Best Practices
This is a best practices guide around using the Instagram API so that you don’t get rate limited or banned.
Use a Proxy
If you’re getting errors like this
- “The username you entered doesn’t appear to belong to an account. Please check your username and try again.”
Or you notice that Instagram is sending you emails about a suspicious login attempt, you should consider using a proxy. You are getting rate limited by Instagram or they are suspicious of your location.
You should have an IP address that you use consistently per user when making API requests. This will be less suspicious than using a different IP address every time you make a request.

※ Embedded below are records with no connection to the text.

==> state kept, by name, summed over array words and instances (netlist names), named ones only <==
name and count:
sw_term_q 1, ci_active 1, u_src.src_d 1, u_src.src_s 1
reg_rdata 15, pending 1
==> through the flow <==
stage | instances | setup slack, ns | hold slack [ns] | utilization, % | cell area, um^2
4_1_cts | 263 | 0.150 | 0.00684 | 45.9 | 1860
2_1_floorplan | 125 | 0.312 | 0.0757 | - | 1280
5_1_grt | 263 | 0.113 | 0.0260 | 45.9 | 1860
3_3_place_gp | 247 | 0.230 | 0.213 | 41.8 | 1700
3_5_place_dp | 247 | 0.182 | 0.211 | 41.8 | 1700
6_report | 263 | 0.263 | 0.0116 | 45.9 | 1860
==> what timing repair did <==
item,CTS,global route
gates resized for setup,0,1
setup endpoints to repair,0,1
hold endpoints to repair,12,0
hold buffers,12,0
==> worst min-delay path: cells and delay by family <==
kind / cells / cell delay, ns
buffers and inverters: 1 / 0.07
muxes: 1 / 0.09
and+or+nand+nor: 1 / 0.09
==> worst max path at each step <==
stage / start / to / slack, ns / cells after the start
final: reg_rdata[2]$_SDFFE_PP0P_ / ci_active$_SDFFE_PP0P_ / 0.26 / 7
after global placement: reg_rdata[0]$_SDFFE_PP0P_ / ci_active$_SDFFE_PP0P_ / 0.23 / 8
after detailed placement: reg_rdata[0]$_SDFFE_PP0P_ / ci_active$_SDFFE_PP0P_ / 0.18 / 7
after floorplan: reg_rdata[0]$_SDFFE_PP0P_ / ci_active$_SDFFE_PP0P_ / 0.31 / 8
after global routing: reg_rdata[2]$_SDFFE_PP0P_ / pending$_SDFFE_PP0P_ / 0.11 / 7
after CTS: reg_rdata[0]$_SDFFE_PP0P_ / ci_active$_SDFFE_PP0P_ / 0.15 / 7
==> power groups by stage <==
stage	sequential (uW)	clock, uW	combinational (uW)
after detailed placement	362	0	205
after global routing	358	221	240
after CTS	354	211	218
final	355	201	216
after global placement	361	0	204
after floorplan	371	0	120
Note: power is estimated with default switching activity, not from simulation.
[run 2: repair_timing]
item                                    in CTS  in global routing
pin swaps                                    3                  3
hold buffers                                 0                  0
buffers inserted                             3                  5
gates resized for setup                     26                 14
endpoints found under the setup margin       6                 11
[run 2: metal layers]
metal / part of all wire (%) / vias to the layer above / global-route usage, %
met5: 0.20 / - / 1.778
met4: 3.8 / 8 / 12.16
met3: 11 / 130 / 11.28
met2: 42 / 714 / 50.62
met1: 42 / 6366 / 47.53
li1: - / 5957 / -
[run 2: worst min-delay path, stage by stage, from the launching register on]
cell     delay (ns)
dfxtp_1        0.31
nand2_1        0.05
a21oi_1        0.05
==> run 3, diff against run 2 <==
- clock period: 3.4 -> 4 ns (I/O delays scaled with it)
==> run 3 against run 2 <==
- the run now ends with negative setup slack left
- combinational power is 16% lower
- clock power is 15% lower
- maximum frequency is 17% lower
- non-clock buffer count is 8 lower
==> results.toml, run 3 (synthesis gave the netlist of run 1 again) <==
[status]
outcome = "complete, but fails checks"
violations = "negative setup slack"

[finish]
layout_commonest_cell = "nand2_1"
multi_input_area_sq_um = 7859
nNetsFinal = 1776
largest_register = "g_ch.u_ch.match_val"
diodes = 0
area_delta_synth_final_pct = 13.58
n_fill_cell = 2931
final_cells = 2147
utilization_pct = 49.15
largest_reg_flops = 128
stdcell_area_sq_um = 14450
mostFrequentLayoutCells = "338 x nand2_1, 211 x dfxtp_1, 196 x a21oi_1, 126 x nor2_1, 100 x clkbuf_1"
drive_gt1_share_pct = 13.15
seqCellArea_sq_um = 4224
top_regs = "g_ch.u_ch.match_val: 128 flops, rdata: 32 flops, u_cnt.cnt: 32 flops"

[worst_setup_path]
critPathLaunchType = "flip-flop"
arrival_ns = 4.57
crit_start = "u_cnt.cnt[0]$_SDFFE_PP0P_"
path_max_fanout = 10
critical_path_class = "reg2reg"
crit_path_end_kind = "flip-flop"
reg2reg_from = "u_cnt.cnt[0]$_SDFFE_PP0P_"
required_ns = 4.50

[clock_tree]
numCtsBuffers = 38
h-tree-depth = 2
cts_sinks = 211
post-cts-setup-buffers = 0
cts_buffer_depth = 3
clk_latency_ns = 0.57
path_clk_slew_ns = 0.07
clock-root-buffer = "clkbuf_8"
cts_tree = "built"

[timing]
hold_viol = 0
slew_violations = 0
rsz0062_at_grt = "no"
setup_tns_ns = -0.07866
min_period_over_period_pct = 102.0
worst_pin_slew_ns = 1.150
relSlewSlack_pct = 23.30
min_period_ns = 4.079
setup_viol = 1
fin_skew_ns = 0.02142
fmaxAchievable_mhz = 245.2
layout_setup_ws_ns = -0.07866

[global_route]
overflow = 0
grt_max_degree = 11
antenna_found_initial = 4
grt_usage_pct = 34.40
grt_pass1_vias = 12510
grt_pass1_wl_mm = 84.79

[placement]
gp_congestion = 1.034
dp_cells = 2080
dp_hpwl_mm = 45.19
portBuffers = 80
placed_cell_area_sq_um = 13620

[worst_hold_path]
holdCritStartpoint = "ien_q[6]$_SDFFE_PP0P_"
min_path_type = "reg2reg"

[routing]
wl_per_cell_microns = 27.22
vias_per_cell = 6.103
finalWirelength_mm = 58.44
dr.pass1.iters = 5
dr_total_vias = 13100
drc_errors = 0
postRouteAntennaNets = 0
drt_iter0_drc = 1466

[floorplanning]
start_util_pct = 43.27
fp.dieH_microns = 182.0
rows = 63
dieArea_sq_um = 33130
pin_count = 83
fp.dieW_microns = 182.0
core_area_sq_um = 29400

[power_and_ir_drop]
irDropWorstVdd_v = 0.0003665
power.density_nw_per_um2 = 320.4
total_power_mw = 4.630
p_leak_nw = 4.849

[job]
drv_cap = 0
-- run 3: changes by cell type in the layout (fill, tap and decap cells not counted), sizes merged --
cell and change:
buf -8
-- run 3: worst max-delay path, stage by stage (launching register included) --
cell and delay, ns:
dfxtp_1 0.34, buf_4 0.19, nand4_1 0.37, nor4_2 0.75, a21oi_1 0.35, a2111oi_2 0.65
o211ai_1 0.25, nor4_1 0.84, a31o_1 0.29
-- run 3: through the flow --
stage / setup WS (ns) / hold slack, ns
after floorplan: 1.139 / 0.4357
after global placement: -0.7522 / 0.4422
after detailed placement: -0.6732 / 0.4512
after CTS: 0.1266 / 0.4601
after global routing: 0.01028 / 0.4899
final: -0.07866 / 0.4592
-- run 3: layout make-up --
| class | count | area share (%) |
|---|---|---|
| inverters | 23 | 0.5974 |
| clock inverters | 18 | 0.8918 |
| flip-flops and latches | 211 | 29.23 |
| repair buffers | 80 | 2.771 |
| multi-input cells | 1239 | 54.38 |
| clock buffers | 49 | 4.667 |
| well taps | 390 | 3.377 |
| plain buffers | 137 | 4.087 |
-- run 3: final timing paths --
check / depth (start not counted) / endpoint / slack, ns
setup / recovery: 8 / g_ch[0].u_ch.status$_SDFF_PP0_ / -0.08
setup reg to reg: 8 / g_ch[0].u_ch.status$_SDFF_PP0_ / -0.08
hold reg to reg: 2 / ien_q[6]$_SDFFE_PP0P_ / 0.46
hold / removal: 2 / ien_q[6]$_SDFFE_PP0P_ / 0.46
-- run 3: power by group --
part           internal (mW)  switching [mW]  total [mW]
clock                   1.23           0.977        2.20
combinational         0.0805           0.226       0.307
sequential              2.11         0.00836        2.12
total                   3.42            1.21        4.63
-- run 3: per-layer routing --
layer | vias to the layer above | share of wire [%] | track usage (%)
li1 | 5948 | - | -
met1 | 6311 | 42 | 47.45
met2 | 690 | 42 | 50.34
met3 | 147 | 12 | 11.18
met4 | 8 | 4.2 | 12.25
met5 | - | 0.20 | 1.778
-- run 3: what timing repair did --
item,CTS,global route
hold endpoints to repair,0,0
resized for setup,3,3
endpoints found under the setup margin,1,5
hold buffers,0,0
## config.mk

```make
export PLATFORM = sky130hd
export DESIGN_NAME = boot_prom_reader
export DESIGN_NICKNAME = d
export VERILOG_FILES = /design/src/rtl/prom_rd_pkg.sv /design/src/rtl/prom_sclk_gen.sv /design/src/rtl/prom_addr_tx.sv /design/src/rtl/prom_data_rx.sv /design/src/rtl/boot_prom_reader.sv
export SDC_FILE = /design/constraint.sdc
export NUM_CORES = 1
export LEC_CHECK = 0
export BUFFER_PORTS_ARGS = -buffer_cell sky130_fd_sc_hd__buf_4
export CAP_MARGIN = 20
export CELL_PAD_IN_SITES_DETAIL_PLACEMENT = 0
export CELL_PAD_IN_SITES_GLOBAL_PLACEMENT = 1
export CORE_ASPECT_RATIO = 0.9
export CORE_MARGIN = 2
export CORE_UTILIZATION = 46
export CTS_BUF_LIST = sky130_fd_sc_hd__clkbuf_4 sky130_fd_sc_hd__clkbuf_8 sky130_fd_sc_hd__clkbuf_16
export CTS_CLUSTER_SIZE = 30
export DETAILED_ROUTE_END_ITERATION = 12
export PLACE_DENSITY_LB_ADDON = 0.1
export SLEW_MARGIN = 20
export SYNTH_ARGS = -nofsm -noshare
export SYNTH_HDL_FRONTEND = slang
export SYNTH_SLANG_ARGS = --single-unit
```

## constraint.sdc

```tcl
create_clock -name clk -period 3.6 [get_ports clk]
set_input_delay 0.18 -clock clk [delete_from_list [all_inputs] [get_ports clk]]
set_output_delay 0.18 -clock clk [all_outputs]
set_load 0.01 [all_outputs]
```

## src/rtl/prom_rd_pkg.sv

```systemverilog
package prom_rd_pkg;
  typedef enum logic {ST_IDLE = 1'b0, ST_BUSY = 1'b1} prom_state_t;
endpackage

```

## src/rtl/prom_sclk_gen.sv

```systemverilog
module prom_sclk_gen #(
  parameter int HALF_W = 4
) (
  input  logic              clk,
  input  logic              rst,
  input  logic              en,
  input  logic [HALF_W-1:0] half,
  output logic              rise_tick,
  output logic              fall_tick,
  output logic              sclk
);
  localparam int CW = HALF_W + 1;

  logic [CW-1:0] cnt;
  logic [CW-1:0] half_ext;

  assign half_ext  = CW'(half);
  assign rise_tick = en && (cnt == half_ext - CW'(1));
  assign fall_tick = en && (cnt == (half_ext << 1) - CW'(1));

  always_ff @(posedge clk) begin
    if (rst || !en) begin
      cnt  <= '0;
      sclk <= 1'b0;
    end else begin
      cnt <= fall_tick ? '0 : cnt + CW'(1);
      if (rise_tick)      sclk <= 1'b1;
      else if (fall_tick) sclk <= 1'b0;
    end
  end
endmodule

```

## src/rtl/prom_addr_tx.sv

```systemverilog
module prom_addr_tx #(
  parameter int AW = 21
) (
  input  logic          clk,
  input  logic          rst,
  input  logic          load,
  input  logic [AW-1:0] addr,
  input  logic          shift,
  output logic          sbit
);
  logic [AW-1:0] sr;

  assign sbit = sr[AW-1];

  always_ff @(posedge clk) begin
    if (rst)        sr <= '0;
    else if (load)  sr <= addr;
    else if (shift) sr <= {sr[AW-2:0], 1'b0};
  end
endmodule

```

## src/rtl/prom_data_rx.sv

```systemverilog
module prom_data_rx #(
  parameter int DW = 16
) (
  input  logic          clk,
  input  logic          rst,
  input  logic          clear,
  input  logic          sample,
  input  logic          din,
  output logic [DW-1:0] word
);
  always_ff @(posedge clk) begin
    if (rst || clear) word <= '0;
    else if (sample)  word <= {word[DW-2:0], din};
  end
endmodule

```

## src/rtl/boot_prom_reader.sv

```systemverilog
module boot_prom_reader
  import prom_rd_pkg::*;
#(
  parameter int ADDR_W   = 21,
  parameter int DATA_W   = 16,
  parameter int DIV_W    = 3,
  parameter int TURN_CYC = 2
) (
  input  logic              clk,
  input  logic              rst,
  input  logic              req_valid,
  input  logic [ADDR_W-1:0] req_addr,
  input  logic [DIV_W-1:0]  div_sel,
  output logic              ready,
  output logic              ack_valid,
  output logic [DATA_W-1:0] ack_data,
  output logic              sclk,
  output logic              saddr,
  output logic              sstrobe,
  input  logic              sdata
);
  localparam int STRB_IDX   = ADDR_W;
  localparam int DATA_START = ADDR_W + 1 + TURN_CYC;
  localparam int LAST_IDX   = DATA_START + DATA_W - 1;
  localparam int CNT_W      = $clog2(LAST_IDX + 1);
  localparam int HALF_W     = DIV_W + 1;

  prom_state_t       state;
  logic [CNT_W-1:0]  bidx;
  logic [HALF_W-1:0] half_q;
  logic              rise_tick, fall_tick;
  logic [DATA_W-1:0] word;
  logic              busy, accept;

  assign busy   = (state == ST_BUSY);
  assign accept = req_valid && (state == ST_IDLE);
  assign ready  = (state == ST_IDLE);

  prom_sclk_gen #(.HALF_W(HALF_W)) u_sclk (
    .clk(clk), .rst(rst), .en(busy), .half(half_q),
    .rise_tick(rise_tick), .fall_tick(fall_tick), .sclk(sclk)
  );

  prom_addr_tx #(.AW(ADDR_W)) u_atx (
    .clk(clk), .rst(rst), .load(accept), .addr(req_addr),
    .shift(fall_tick), .sbit(saddr)
  );

  prom_data_rx #(.DW(DATA_W)) u_drx (
    .clk(clk), .rst(rst), .clear(accept),
    .sample(rise_tick && (bidx >= CNT_W'(DATA_START))),
    .din(sdata), .word(word)
  );

  always_ff @(posedge clk) begin
    if (rst) begin
      state     <= ST_IDLE;
      bidx      <= '0;
      half_q    <= HALF_W'(1);
      sstrobe   <= 1'b0;
      ack_valid <= 1'b0;
      ack_data  <= '0;
    end else begin
      ack_valid <= 1'b0;
      unique case (state)
        ST_IDLE: begin
          if (req_valid) begin
            state   <= ST_BUSY;
            bidx    <= '0;
            half_q  <= HALF_W'(div_sel) + HALF_W'(1);
            sstrobe <= 1'b0;
          end
        end
        ST_BUSY: begin
          if (fall_tick) begin
            if (bidx == CNT_W'(LAST_IDX)) begin
              state     <= ST_IDLE;
              ack_valid <= 1'b1;
              ack_data  <= word;
              sstrobe   <= 1'b0;
            end else begin
              bidx    <= bidx + CNT_W'(1);
              sstrobe <= (bidx + CNT_W'(1) == CNT_W'(STRB_IDX));
            end
          end
        end
        default: state <= ST_IDLE;
      endcase
    end
  end
endmodule

```

==> impl_results.md, run 1 <==
- Crit start category: register
- Slew @ Worst Pin: 0.740 ns
- Routability cong.: 0.757
- Commonest non-fill, non-tap cell in the layout: dfxtp_1
- Hold_buf cts: 0
- Max-Cap Viols: 0
- Post-synth ARST share: 0
- Initial core utilization: 0.478
- Die area: 0.00752 mm^2
- Worst VDD drop: 0.214 mV
- Tot GR Track Use: 0.188
- Crit-path cells: inv_1 > ha_1 > xor3_2 > nor4_4 > nand3_1 > nand2_1 > a21oi_1
- Worst reg2reg path depth: 7
- Layout net count: 424
- Crit-path max cell delay: 0.58 ns
- Worst hold start: req_addr[0]
- Cts repair resizes: 0
- Hold Path Stages: 3
- Vias in the first global route: 2250
- Number of DRC markers in iteration 0: 125
- Clock Sinks: 72
- Yosys cell types: 46
- Mean Syn Cell Area: 8.91 um^2
- Power density over the cells: 421 mW/mm^2
- CTS buffer count: 9
- Hpwl dp: 4200 um
- Buffers plus inverters on the worst setup path: 1
- DRC: 0
- Die Ht: 82.5 um
- WHS Endpoint: u_atx.sr[0]
- Critical Path Sink Type: register
- DR vias: 2562
- Worst-path maximum fanout: 18
- RSZ-0062 raised after global routing: no
- Beginning of the worst register-to-register path: half_q[0]
- Yosys warnings: 0
- Longest Clk Path Bufs: 2
- Hold Violations, Final: 0
- Setup bufs post-CTS: 0
- Port bufs: 48
- Area growth, synth to finish: 17.5%
- H-tree depth: 3
- First-pass GRT wire length: 11000 um
- #FFs+latches synth: 72
- Top Ports: 49
- Period utilization: 0.685
- WL/cell: 13.6 um
- Largest net degree at the start of global routing: 52
- DR pass1 iterations: 4
- Clock Latency Late Sink: 0.35 ns
- Post-synth EDFFs: 0
- Register area share after synthesis: 0.458
- Clk_skew: 0.00679 ns
- Die W: 91.2 um
- P_leak: 1.38 nW
- Inserted Diodes: 0
- Most frequent cells in the layout: dfxtp_1, nand2_1, buf_4, a21oi_1
- Slew Limit Headroom: 0.505
- Root Buffer: clkbuf_8
- Antenna Nets Post-Route: 0
- Core ar.: 0.00659 mm^2
- Synth top area share: 0.458
- Most area-consuming cells after synthesis: dfxtp_1, nand2_1, a21oi_1
- Reg2reg end: ack_data[12]
- Run status: finished clean
- Final TNS setup: 0 ns
- Min-delay worst type: input port to register
- Cell area after synthesis: 0.00315 mm^2
- Vias/cell: 5.27
- Setup violators final: 0
- TritonCTS clock tree: yes
- Fin Hold WS: 0.0824 ns
- R2r setup slk: 1.14 ns
- Initial antenna violation count: 0
- Final slew viol count: 0
- Critical path's top delay family: simple AND/OR/NAND/NOR gates
- Share of cells above drive strength 1: 0.222
- Syn nets: 386
- Row Count: 28
- Critical Path AT: 2.69 ns
- Top FF cell, synth: dfxtp_1
- Clock Pin Slew Worst Setup and Hold Paths: 0.08 ns
- Cell taking the most area after synthesis: dfxtp_1
- Achievable Freq: 0.406 GHz
- Tmin final: 2.46 ns
- WL final: 6610 um
- GRT overflow: 0
- Mapped Cells: 353
- Slowest cell on the critical path: nand3_1
- CP required: 3.82 ns
- WS Path Type: register to register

From our experience, here are safe limits we’ve seen for various actions:
- using 10 accounts per IP address
- publishing 4-16 posts for each account
- publishing 24-48 stories
The exact proxy provider matters less than consistency and quality. Here is the shape of using a proxy with instagrapi:
from instagrapi import Client
cl = Client()
before_ip = cl._send_public_request("https://api.ipify.org/")
cl.set_proxy("http://<api_key>:wifi;ca;;;toronto@proxy.soax.com:9137")
after_ip = cl._send_public_request("https://api.ipify.org/")
print(f"Before: {before_ip}")
print(f"After: {after_ip}")
Notes:
- Keep one stable proxy/IP per account whenever possible.
- Avoid rapidly rotating countries, cities, or carrier/mobile fingerprints for the same account.
- If you do password logins, match proxy, device settings, and account reuse consistently.
Add Delays
It’s recommended you try to mimic the behavior of a real user. This means you should add delays between requests. The delays should be random and not too long.
The following is a good example of how to add delays between requests.
from instagrapi import Client
cl = Client()
# adds a random delay between 1 and 3 seconds after each request
cl.delay_range = [1, 3]
Use Sessions
If you call .login() from scratch on every run, Instagram sees repeated fresh logins. That is much more suspicious than reusing a stable device session.
The normal pattern is:
- Login once
- Save settings with
.dump_settings() - Load them later with
.load_settings()or.set_settings() - Reuse the same device/session identifiers across runs
The first time you run your script
from instagrapi import Client
cl = Client()
cl.login(USERNAME, PASSWORD)
cl.dump_settings("session.json")
And on the next run:
from instagrapi import Client
cl = Client()
cl.load_settings("session.json")
cl.login(USERNAME, PASSWORD)
cl.get_timeline_feed() # optional session validity check
You’ll notice we do a call to cl.get_timeline_feed() to check if the session is valid. If it’s not valid, you’ll get an exception.
If you want more explicit control over the loaded settings object:
from instagrapi import Client
cl = Client()
session = cl.load_settings("session.json")
cl.set_settings(session)
cl.login(USERNAME, PASSWORD)
Putting this all together, you can write a reusable login helper like this:
from instagrapi import Client
from instagrapi.exceptions import LoginRequired
import logging
logger = logging.getLogger()
def login_user():
"""
Attempts to login to Instagram using either the provided session information
or the provided username and password.
"""
cl = Client()
session = cl.load_settings("session.json")
login_via_session = False
login_via_pw = False
if session:
try:
cl.set_settings(session)
cl.login(USERNAME, PASSWORD)
# check if session is valid
try:
cl.get_timeline_feed()
except LoginRequired:
logger.info("Session is invalid, need to login via username and password")
old_session = cl.get_settings()
# use the same device uuids across logins
cl.set_settings({})
cl.set_uuids(old_session["uuids"])
cl.login(USERNAME, PASSWORD)
login_via_session = True
except Exception as e:
logger.info("Couldn't login user using session information: %s" % e)
if not login_via_session:
try:
logger.info("Attempting to login via username and password. username: %s" % USERNAME)
if cl.login(USERNAME, PASSWORD):
login_via_pw = True
except Exception as e:
logger.info("Couldn't login user using username and password: %s" % e)
if not login_via_pw and not login_via_session:
raise Exception("Couldn't login user with either password or session")
return cl
Prefer Read/Write Separation
If your workload is mostly data retrieval, keep that path separate from account-changing actions.
In practice:
- Reading data is usually easier to scale and safer to isolate.
- Writing actions such as posting, following, editing profile data, or sending DMs need much stricter operational hygiene.